- Given data

`config.mk`:
```
export PLATFORM = sky130hd
export DESIGN_NAME = des_key_sched_seq
export DESIGN_NICKNAME = d
export VERILOG_FILES = /design/src/rtl/des_key_sched_seq.sv
export SDC_FILE = /design/constraint.sdc
export NUM_CORES = 1
export LEC_CHECK = 0
export BUFFER_PORTS_ARGS = -buffer_cell sky130_fd_sc_hd__buf_2
export CORE_MARGIN = 10
export CORE_UTILIZATION = 50
export DETAILED_ROUTE_END_ITERATION = 7
export GPL_TIMING_DRIVEN = 0
export PLACE_DENSITY = 0.72
export SYNTH_ARGS = -nofsm -noshare
export SYNTH_HDL_FRONTEND = slang
export SYNTH_SLANG_ARGS = --single-unit
```
`constraint.sdc`:
```
create_clock -name clk -period 5.15 [get_ports clk]
set_input_delay 1.03 -clock clk [delete_from_list [all_inputs] [get_ports clk]]
set_output_delay 1.03 -clock clk [all_outputs]
set_load 0.02 [all_outputs]
```
`src/rtl/des_key_sched_seq.sv`:
```
// Sequential DES/TDES round-key generator: streams one PC-2 subkey per accepted cycle,
// stage by stage, in encrypt or decrypt order, from a rotating 56-bit CD register.
module des_key_sched_seq #(
    parameter int unsigned KEYS = 1
) (
    input  logic                 clk,
    input  logic                 rst_n,
    input  logic                 start_valid,
    output logic                 start_ready,
    input  logic                 start_decrypt,
    input  logic [64*KEYS-1:0]   key_in,
    output logic                 sk_valid,
    input  logic                 sk_ready,
    output logic [47:0]          sk_data,
    output logic [3:0]           sk_round,
    output logic [1:0]           sk_stage,
    output logic                 sk_stage_dec,
    output logic                 sk_last,
    output logic                 busy
);

    localparam int unsigned KW = 64 * KEYS;

    // Entry i holds the 1-based source bit for output bit i+1.
    localparam logic [335:0] PC1_TAB = {
        6'd57, 6'd49, 6'd41, 6'd33, 6'd25, 6'd17, 6'd9,
        6'd1,  6'd58, 6'd50, 6'd42, 6'd34, 6'd26, 6'd18,
        6'd10, 6'd2,  6'd59, 6'd51, 6'd43, 6'd35, 6'd27,
        6'd19, 6'd11, 6'd3,  6'd60, 6'd52, 6'd44, 6'd36,
        6'd63, 6'd55, 6'd47, 6'd39, 6'd31, 6'd23, 6'd15,
        6'd7,  6'd62, 6'd54, 6'd46, 6'd38, 6'd30, 6'd22,
        6'd14, 6'd6,  6'd61, 6'd53, 6'd45, 6'd37, 6'd29,
        6'd21, 6'd13, 6'd5,  6'd28, 6'd20, 6'd12, 6'd4
    };

    localparam logic [287:0] PC2_TAB = {
        6'd14, 6'd17, 6'd11, 6'd24, 6'd1,  6'd5,
        6'd3,  6'd28, 6'd15, 6'd6,  6'd21, 6'd10,
        6'd23, 6'd19, 6'd12, 6'd4,  6'd26, 6'd8,
        6'd16, 6'd7,  6'd27, 6'd20, 6'd13, 6'd2,
        6'd41, 6'd52, 6'd31, 6'd37, 6'd47, 6'd55,
        6'd30, 6'd40, 6'd51, 6'd45, 6'd33, 6'd48,
        6'd44, 6'd49, 6'd39, 6'd56, 6'd34, 6'd53,
        6'd46, 6'd42, 6'd50, 6'd36, 6'd29, 6'd32
    };

    // Bit n-1 set where shift S[n] is 2.
    localparam logic [15:0] S_TWO = 16'h7EFC;

    typedef enum logic [0:0] {
        IDLE = 1'b0,
        RUN  = 1'b1
    } state_t;

    state_t state, state_nxt;

    logic [KW-1:0] key_q;
    logic          mode_q;
    logic [55:0]   cd_q;

    logic          accept_c;
    logic          hs_c;
    logic          last_c;
    logic [1:0]    stage_inc_c;
    logic          nxt_dec_c;
    logic [63:0]   nxt_key_c;
    logic [63:0]   first_key_c;
    logic [3:0]    shift_idx_c;

    function automatic logic [55:0] pc1(input logic [63:0] k);
        logic [55:0] r;
        r = '0;
        for (int i = 0; i < 56; i++)
            r[55-i] = k[6'(7'd64 - 7'(PC1_TAB[(55-i)*6 +: 6]))];
        return r;
    endfunction

    function automatic logic [47:0] pc2(input logic [55:0] cd);
        logic [47:0] r;
        r = '0;
        for (int i = 0; i < 48; i++)
            r[47-i] = cd[6'(6'd56 - PC2_TAB[(47-i)*6 +: 6])];
        return r;
    endfunction

    // C and D halves rotate independently by one or two places.
    function automatic logic [55:0] rot(input logic [55:0] cd, input logic right, input logic two);
        logic [27:0] c;
        logic [27:0] d;
        c = cd[55:28];
        d = cd[27:0];
        if (!right && two)      return {c[25:0], c[27:26], d[25:0], d[27:26]};
        else if (!right)        return {c[26:0], c[27],    d[26:0], d[27]};
        else if (two)           return {c[1:0],  c[27:2],  d[1:0],  d[27:2]};
        else                    return {c[0],    c[27:1],  d[0],    d[27:1]};
    endfunction

    // Encrypt stages start at C1D1, decrypt stages at C16D16 (= C0D0).
    function automatic logic [55:0] load_cd(input logic [63:0] k, input logic dec);
        return dec ? pc1(k) : rot(pc1(k), 1'b0, 1'b0);
    endfunction

    function automatic logic [63:0] pick_key(input logic [KW-1:0] keys, input logic [1:0] idx);
        logic [63:0] r;
        r = '0;
        for (int i = 0; i < int'(KEYS); i++)
            if (idx == 2'(i)) r = keys[64*i +: 64];
        return r;
    endfunction

    assign accept_c    = start_valid && start_ready;
    assign hs_c        = sk_valid && sk_ready;
    assign last_c      = (sk_round == 4'd15) && (sk_stage == 2'(KEYS-1));
    assign sk_last     = sk_valid && last_c;
    assign sk_data     = pc2(cd_q);
    assign stage_inc_c = sk_stage + 2'd1;
    assign nxt_dec_c   = mode_q ^ stage_inc_c[0];
    assign nxt_key_c   = pick_key(key_q, mode_q ? 2'(KEYS-1) - stage_inc_c : stage_inc_c);
    assign first_key_c = pick_key(key_in, start_decrypt ? 2'(KEYS-1) : 2'd0);
    assign shift_idx_c = sk_stage_dec ? 4'd15 - sk_round : sk_round + 4'd1;

    // State register
    always_ff @(posedge clk or negedge rst_n) begin
        if (!rst_n) state <= IDLE;
        else        state <= state_nxt;
    end

    // Next-state logic
    always_comb begin
        state_nxt = state;
        case (state)
            IDLE:    if (accept_c) state_nxt = RUN;
            RUN:     if (hs_c && last_c) state_nxt = IDLE;
            default: state_nxt = IDLE;
        endcase
    end

    // Handshake outputs decoded from state
    always_comb begin
        start_ready = 1'b0;
        sk_valid    = 1'b0;
        busy        = 1'b0;
        case (state)
            IDLE:    start_ready = 1'b1;
            RUN: begin
                sk_valid = 1'b1;
                busy     = 1'b1;
            end
            default: start_ready = 1'b0;
        endcase
    end

    // Key latch, CD rotation and round/stage counters
    always_ff @(posedge clk or negedge rst_n) begin
        if (!rst_n) begin
            key_q        <= '0;
            mode_q       <= 1'b0;
            cd_q         <= '0;
            sk_round     <= '0;
            sk_stage     <= '0;
            sk_stage_dec <= 1'b0;
        end else if (accept_c) begin
            key_q        <= key_in;
            mode_q       <= start_decrypt;
            cd_q         <= load_cd(first_key_c, start_decrypt);
            sk_round     <= '0;
            sk_stage     <= '0;
            sk_stage_dec <= start_decrypt;
        end else if (hs_c) begin
            if (sk_round != 4'd15) begin
                cd_q     <= rot(cd_q, sk_stage_dec, S_TWO[shift_idx_c]);
                sk_round <= sk_round + 4'd1;
            end else if (last_c) begin
                sk_round <= '0;
                sk_stage <= '0;
            end else begin
                cd_q         <= load_cd(nxt_key_c, nxt_dec_c);
                sk_round     <= '0;
                sk_stage     <= stage_inc_c;
                sk_stage_dec <= nxt_dec_c;
            end
        end
    end

endmodule
```
==> flow_metrics.tcl, run 1 <==
set metrics [dict create \
    final-max-slew-violation-count 0 \
    hold_class "reg -> reg" \
    totalWireLength_um 39000 \
    vias_per_cell 6.62 \
    period_needed_ns 3.48 \
    crit_path_cell_trace "ha_1 -> and3_1 -> clkbuf_1 -> clkbuf_1 -> and3_1 -> buf_2" \
    synth_nets 1180 \
    final_nets 1318 \
    crit_family "buffers and inverters" \
    areaGrowthSynthToFinish_pct 17.2 \
    numCtsBuffers 17 \
    synth_top_area_share_pct 33.5 \
    gp_congestion 1.04 \
    cap_violations 0 \
    synth_ff_type "dfrtp_1" \
    io_pins 128 \
    fmax_mhz 287 \
    setup.worst_path.start_class "flop" \
    synth_edf_count 0 \
    yosysTopAreaCell "dfrtp_1" \
    p_comb_share_pct 53.8 \
    dp_hpwl_um 29100 \
    switching_share_pct 47.8 \
    ys_ff_latch 121 \
    ant_nets 0 \
    slowest_delay_ns 0.42 \
    dieArea_um2 23800 \
    relSlewSlack_pct 35.4 \
    tightest_slew_ns 0.954 \
    ctsResizeCount 0 \
    setup_viol_count_final 0 \
    cts_tree "yes" \
    power_frac_clock_pct 19.9 \
    drc 0 \
    clockBufferDepth 2 \
    hold_viol 0 \
    layout-drive-gt1-share_pct 21.9 \
    finalCritPeriodShare_pct 67.6 \
    cellPowerDensity_nw_per_um2 631 \
    place_area_um2 9940 \
    port-buffer-count 118 \
    critPathSlowestCell "dfrtp_1" \
    initialDrtViolationCount 1554 \
    worstPathMaxFanout 10 \
    setup.worst_path.end_class "primary output" \
    tns_ns 0 \
    grt_pass1_wl_um 57900 \
    core_region_area_um2 17800 \
    clk_pin_slew_worst_paths_ns 0.06 \
    rsz0062_at_grt "no" \
    diodes 0 \
    numClockSinks 121 \
    grt_max_degree 68 \
    ys_seq_area_share_pct 33.5 \
    vias 9839 \
    timing.hold.ws_ns 0.507 \
    yosys-top-cells-area "dfrtp_1 (34%), nand2_1 (10%), mux2i_1 (8.6%)" \
    internal_power_uw 3490 \
    ir_worst_vdd_uv 334 \
    cts_setup_buffers 0 \
    placementRows 49 \
    wire_per_inst_um 26.2 \
    grt_usage_pct 31.3 \
    synth-async-reset-ratio_pct 100 \
    p_sw_uw 3190 \
    yosys_warnings 0 \
    first_global_vias 9185 \
    cts_hold_buf 0 \
    crit_arrival_ns 2.45 \
    critical_path_class "reg -> out" \
    synth.distinct_cells 57 \
    synth.avg_cell_area_um2 8.16 \
    cp.required_ns 4.12 \
    grt_overflow 0 \
    run_status "complete, no violations" \
    start_util_pct 50.6 \
    fill_cells 1655 \
    cts-root-buf "clkbuf_16" \
    finalClockSkew_ns 0.00739 \
    p_leak_uw 0.00481 \
    htree_levels 4 \
    power_frac_seq_pct 26.3 \
    syn_inst 1107 \
    antenna_found_initial 0 \
    die_w_um 154 \
    netlist_area_um2 9030 \
    clk_latency_ns 0.43 \
    die_h_um 154 \
    cp_num_buf_inv 3 \
    postLayoutCellArea_um2 10600 \
    drtPass1Iterations 7 \
]
[worst min-delay path, stage by stage (launching register included)]
cell and delay [ns]:
dfrtp_1 0.36, nand2_1 0.06, nand2_1 0.06
[placed cells by master, fill, tap and decap left out, types with 5 or more instances in the layout]
cell / netlist / routed
o21ai_0: 133 / 133
mux2_2: 51 / 51
dfrtp_1: 121 / 121
inv_1: 6 / 6
clkinv_4: 0 / 5
o21a_1: 5 / 5
a21o_1: 17 / 17
nand3_1: 22 / 22
o221ai_1: 39 / 39
nor2b_1: 5 / 5
a21oi_1: 63 / 63
buf_1: 10 / 10
a22o_1: 13 / 13
nor2_1: 29 / 29
nand2_1: 248 / 248
o211ai_1: 5 / 5
buf_4: 52 / 52
mux2i_1: 78 / 78
clkbuf_1: 69 / 70
a211oi_1: 6 / 6
nor3_1: 11 / 11
clkbuf_16: 0 / 17
buf_2: 15 / 132
a221oi_1: 32 / 32
a31oi_1: 9 / 9
and3_1: 6 / 6
[path summary, 6_finish.rpt]
path                            depth (start not counted)  slack (ns)         to   startpoint
worst min register to register                          2        0.51  key_q[37]    key_q[37]
max in group asynchronous                               2        3.81   cd_q[28]        rst_n
worst max register to register                          9        1.75   cd_q[27]  sk_round[0]
worst max-delay path                                    6        1.67    sk_last  sk_round[0]
worst min-delay path                                    2        0.51  key_q[37]    key_q[37]
min in group asynchronous                               1        0.55  key_q[44]        rst_n
[flip-flops by register name, indices dropped and copies added, names as in the netlist]
| signal | count |
|---|---|
| cd_q | 56 |
| key_q | 56 |
| mode_q | 1 |
| sk_round | 4 |
| sk_stage | 2 |
| sk_stage_dec | 1 |
| state | 1 |
[power by group through the flow]
stage / registers, uW / clock network [uW] / logic, uW
after CTS: 1710 / 1320 / 3490
final: 1760 / 1330 / 3590
after floorplan: 1510 / 0 / 2490
after detailed placement: 1730 / 0 / 3470
after global placement: 1730 / 0 / 3430
after global routing: 1760 / 1360 / 3800
[metal layers]
layer	up-vias	global-route usage (%)	share of wire (%)
met4	0	11.7	3.6
met1	4720	43.1	41
met5	-	0	0
li1	4256	-	-
met2	746	46.5	43
met3	117	7.32	12
[cells by family (layout without fill, tap and decap cells)]
logic type / Yosys count / in the layout / share of synthesized area (%)
compound gates: 359 / 359 / 26.1
xor+xnor: 4 / 4 / 0.471
fa+ha+maj: 4 / 4 / 0.554
flops: 121 / 121 / 33.5
buf+inv: 154 / 305 / 8.94
simple gates: 335 / 335 / 15.2
mux: 130 / 130 / 15.3
[cell usage after synthesis, drive strengths merged (3+ instances only)]
master and count:
nor3 11, a21oi 63, dfrtp 121, o22ai 4, ha 4, o31ai 5, nor2b 5, a211o 4
nand2 248, a221oi 33, mux2 51, or3 4, a211oi 6, a21o 17, inv 6, and2 4
o211ai 5, and3 6, buf 79, o221ai 39, clkbuf 69, nand3 22, mux2i 78, a31oi 9
a221o 3, a22o 13, o21ai 136, o21a 5, nor2 29
[area by class of cell]
cell class              instances  area, um^2  share of cell area, %
well taps                     229         287                   2.71
inverters                       6        22.5                  0.213
multi-input cells             832        5190                   49.1
repair buffers                119         624                   5.90
flip-flops and latches        121        3030                   28.6
clock buffers                  19         443                   4.19
clock inverters                13         195                   1.85
plain buffers                 148         785                   7.42
[stage by stage]
stage / instances / worst slack (ns) / total power [uW] / util (%)
4_1_cts: 1487 / 1.70 / 6510 / 59.3
5_1_grt: 1487 / 1.56 / 6920 / 59.3
3_5_place_dp: 1455 / 1.75 / 5200 / 55.7
2_1_floorplan: 1107 / 2.38 / 4000 / -
3_3_place_gp: 1454 / 1.36 / 5160 / 55.5
6_report: 1487 / 1.67 / 6670 / 59.3
(Power assumes the default switching activity.)
==> run 2, diff against run 1 <==
--- a/config.mk
+++ b/config.mk
@@ -10,7 +10,7 @@
 export CORE_UTILIZATION = 50
 export DETAILED_ROUTE_END_ITERATION = 7
 export GPL_TIMING_DRIVEN = 0
-export PLACE_DENSITY = 0.72
+export PLACE_DENSITY = 0.75
 export SYNTH_ARGS = -nofsm -noshare
 export SYNTH_HDL_FRONTEND = slang
 export SYNTH_SLANG_ARGS = --single-unit
==> constraint.sdc (replaced) <==
create_clock -name clk -period 3.2 [get_ports clk]
set_input_delay 0.64 -clock clk [delete_from_list [all_inputs] [get_ports clk]]
set_output_delay 0.64 -clock clk [all_outputs]
set_load 0.02 [all_outputs]
==> run 2 against run 1 <==
  * The run now ends with negative setup slack left
  * Via count is 0.53% lower
  * Sequential power is 61% higher
  * Clock skew is 0.0037 ns higher
  * Critical path type is now reg -> reg
  * Register-to-register slack worse by 1.8 ns
  * Largest cell class unchanged
  * Routed wire length is 0.64% higher
  * Hold slack worse by 0.37 ns
  * Highest routed layer unchanged
  * Global-route usage is 0.48 points higher
  * Die area stayed put
  * Cell count is 0.13% higher
  * Sequential cell count stayed put
  * Clock power is 45% higher
==> flow_metrics.tcl, run 2 (synthesis gave the netlist of run 1 again) <==
set metrics [dict create \
    cts-root-buf "clkbuf_16" \
    layout-drive-gt1-share_pct 23.1 \
    switching_share_pct 49.1 \
    diodes 0 \
    power_frac_seq_pct 26.7 \
    totalWireLength_um 39300 \
    fmax_mhz 311 \
    core_region_area_um2 17800 \
    fill_cells 1651 \
    wire_per_inst_um 26.4 \
    finalClockSkew_ns 0.0110 \
    setup_viol_count_final 1 \
    numCtsBuffers 17 \
    total_power_uw 10600 \
    tightest_slew_ns 0.869 \
    gp_congestion 0.999 \
    final_nets 1320 \
    mostFrequentLayoutCell "nand2_1" \
    p_sw_uw 5210 \
    post-place-ws_ns -0.151 \
    dieArea_um2 23800 \
    grt_usage_pct 31.8 \
    cap_violations 0 \
    drc 0 \
    setup.worst_path.start_class "flop" \
    finalCritPeriodShare_pct 100 \
    fin_ws_ns -0.0128 \
    vias 9787 \
    antenna_found_initial 0 \
    place_area_um2 9940 \
    clk_latency_ns 0.44 \
    port-buffer-count 118 \
    setup.worst_path.end_class "flop" \
    dp_hpwl_um 29400 \
    cts_hold_buf 0 \
    io_pins 128 \
    clockBufferDepth 2 \
    cp.required_ns 3.54 \
    critical_path_class "reg -> reg" \
    hold_class "in -> async" \
    drtPass1Iterations 6 \
    power_frac_clock_pct 18.2 \
    worstPathMaxFanout 10 \
    violations "negative setup slack" \
    crit_arrival_ns 3.55 \
    areaGrowthSynthToFinish_pct 17.0 \
    hold_viol 0 \
    internal_power_uw 5390 \
    die_w_um 154 \
    grt_max_degree 70 \
    postLayoutCellArea_um2 10600 \
    relSlewSlack_pct 42.1 \
    period_needed_ns 3.21 \
    p_leak_uw 0.00481 \
    die_h_um 154 \
    timing.hold.ws_ns 0.135 \
    start_util_pct 50.6 \
    layout_common_cells "nand2_1 (247), o21ai_0 (133), buf_2 (132)" \
    cts_tree "yes" \
    numClockSinks 121 \
    reg.largest.list "cd_q: 56 flops, key_q: 56 flops, sk_round: 4 flops" \
    clk_pin_slew_worst_paths_ns 0.07 \
    first_global_vias 9141 \
    ir_worst_vdd_uv 643 \
    grt_overflow 0 \
    run_status "finished, violations left" \
    p_comb_share_pct 55.1 \
    htree_levels 4 \
    grt_pass1_wl_um 58000 \
    placementRows 49 \
    cellPowerDensity_nw_per_um2 1000 \
    initialDrtViolationCount 1431 \
    ant_nets 0 \
    vias_per_cell 6.57 \
    tns_ns -0.0128 \
    final-max-slew-violation-count 0 \
]
[run 2: changes by cell type in the layout (fill, tap and decap cells not counted), sizes merged]
cell / previous run / this run
inv: 7 / 12
buf: 198 / 200
clkinvlp: 3 / 2
bufinv: 4 / 1
clkbuf: 88 / 86
clkinv: 5 / 6
[run 2: path summary, 6_finish.rpt]
check                      cells past startpoint         from  slack (ns)        end
setup / recovery                               8  sk_round[0]       -0.01   cd_q[40]
hold / removal                                 1        rst_n        0.14  key_q[43]
setup reg to reg                               8  sk_round[0]       -0.01   cd_q[40]
hold reg to reg                                2    key_q[38]        0.51  key_q[38]
max in group asynchronous                      2        rst_n        2.33   cd_q[49]
min in group clk                               3   key_in[12]        0.43  key_q[12]
[run 2: through the flow]
| stage | cells | utilization, % |
|---|---|---|
| floorplan | 1107 | - |
| global placement | 1454 | 55.5 |
| detailed placement | 1455 | 55.7 |
| CTS | 1487 | 58.9 |
| global route | 1489 | 59.2 |
| finish | 1489 | 59.2 |
[run 2: timing repair]
action / CTS / global route
gates resized for setup: 3 / 12
pin swaps: 0 / 1
endpoints found under the hold margin: 0 / 0
endpoints found under the setup margin: 16 / 25
setup buffers: 0 / 2
[run 2: metal layers]
metal  vias up  share of wire [%]  wire length [um]  global-route usage [%]
met1      4660                 41             16200                    42.8
met4         0                3.7              1440                    12.1
met2       729                 42             16600                    46.2
li1       4287                  -                 -                       -
met5         -                  0                 0                       0
met3       111                 13              5010                    10.5
[run 2: power by group through the flow]
stage / sequential (uW) / combinational [uW] / clock, uW
after floorplan: 2430 / 4010 / 0
after global placement: 2780 / 5580 / 0
after detailed placement: 2780 / 5620 / 0
after CTS: 2750 / 5640 / 1910
after global routing: 2850 / 6170 / 1990
final: 2830 / 5830 / 1930
[run 2: layout make-up]
type	instances	area (um^2)	area share [%]
Tap cell	229	287	2.71
Clock inverter	15	141	1.34
Buffer	148	791	7.49
Inverter	6	22.5	0.213
Multi-Input combinational cell	832	5230	49.5
Timing Repair Buffer	121	639	6.05
Sequential cell	121	3030	28.7
Clock buffer	17	425	4.03
[run 2: critical path, cell delays in order (launching register included)]
cell and delay [ns]:
dfrtp_1 0.46, ha_1 0.34, and3_1 0.20, clkbuf_1 0.17, nor2_1 0.34, clkbuf_1 0.41
clkbuf_1 0.65, o221ai_1 0.26, o21ai_0 0.28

- Task item
What is needed is an exact copy of the lines above, from the one containing "run 2, diff" through the one containing "create_clock -name clk -period 3.2", with nothing added.

- Exercise solution
==> run 2, diff against run 1 <==
--- a/config.mk
+++ b/config.mk
@@ -10,7 +10,7 @@
 export CORE_UTILIZATION = 50
 export DETAILED_ROUTE_END_ITERATION = 7
 export GPL_TIMING_DRIVEN = 0
-export PLACE_DENSITY = 0.72
+export PLACE_DENSITY = 0.75
 export SYNTH_ARGS = -nofsm -noshare
 export SYNTH_HDL_FRONTEND = slang
 export SYNTH_SLANG_ARGS = --single-unit
==> constraint.sdc (replaced) <==
create_clock -name clk -period 3.2 [get_ports clk]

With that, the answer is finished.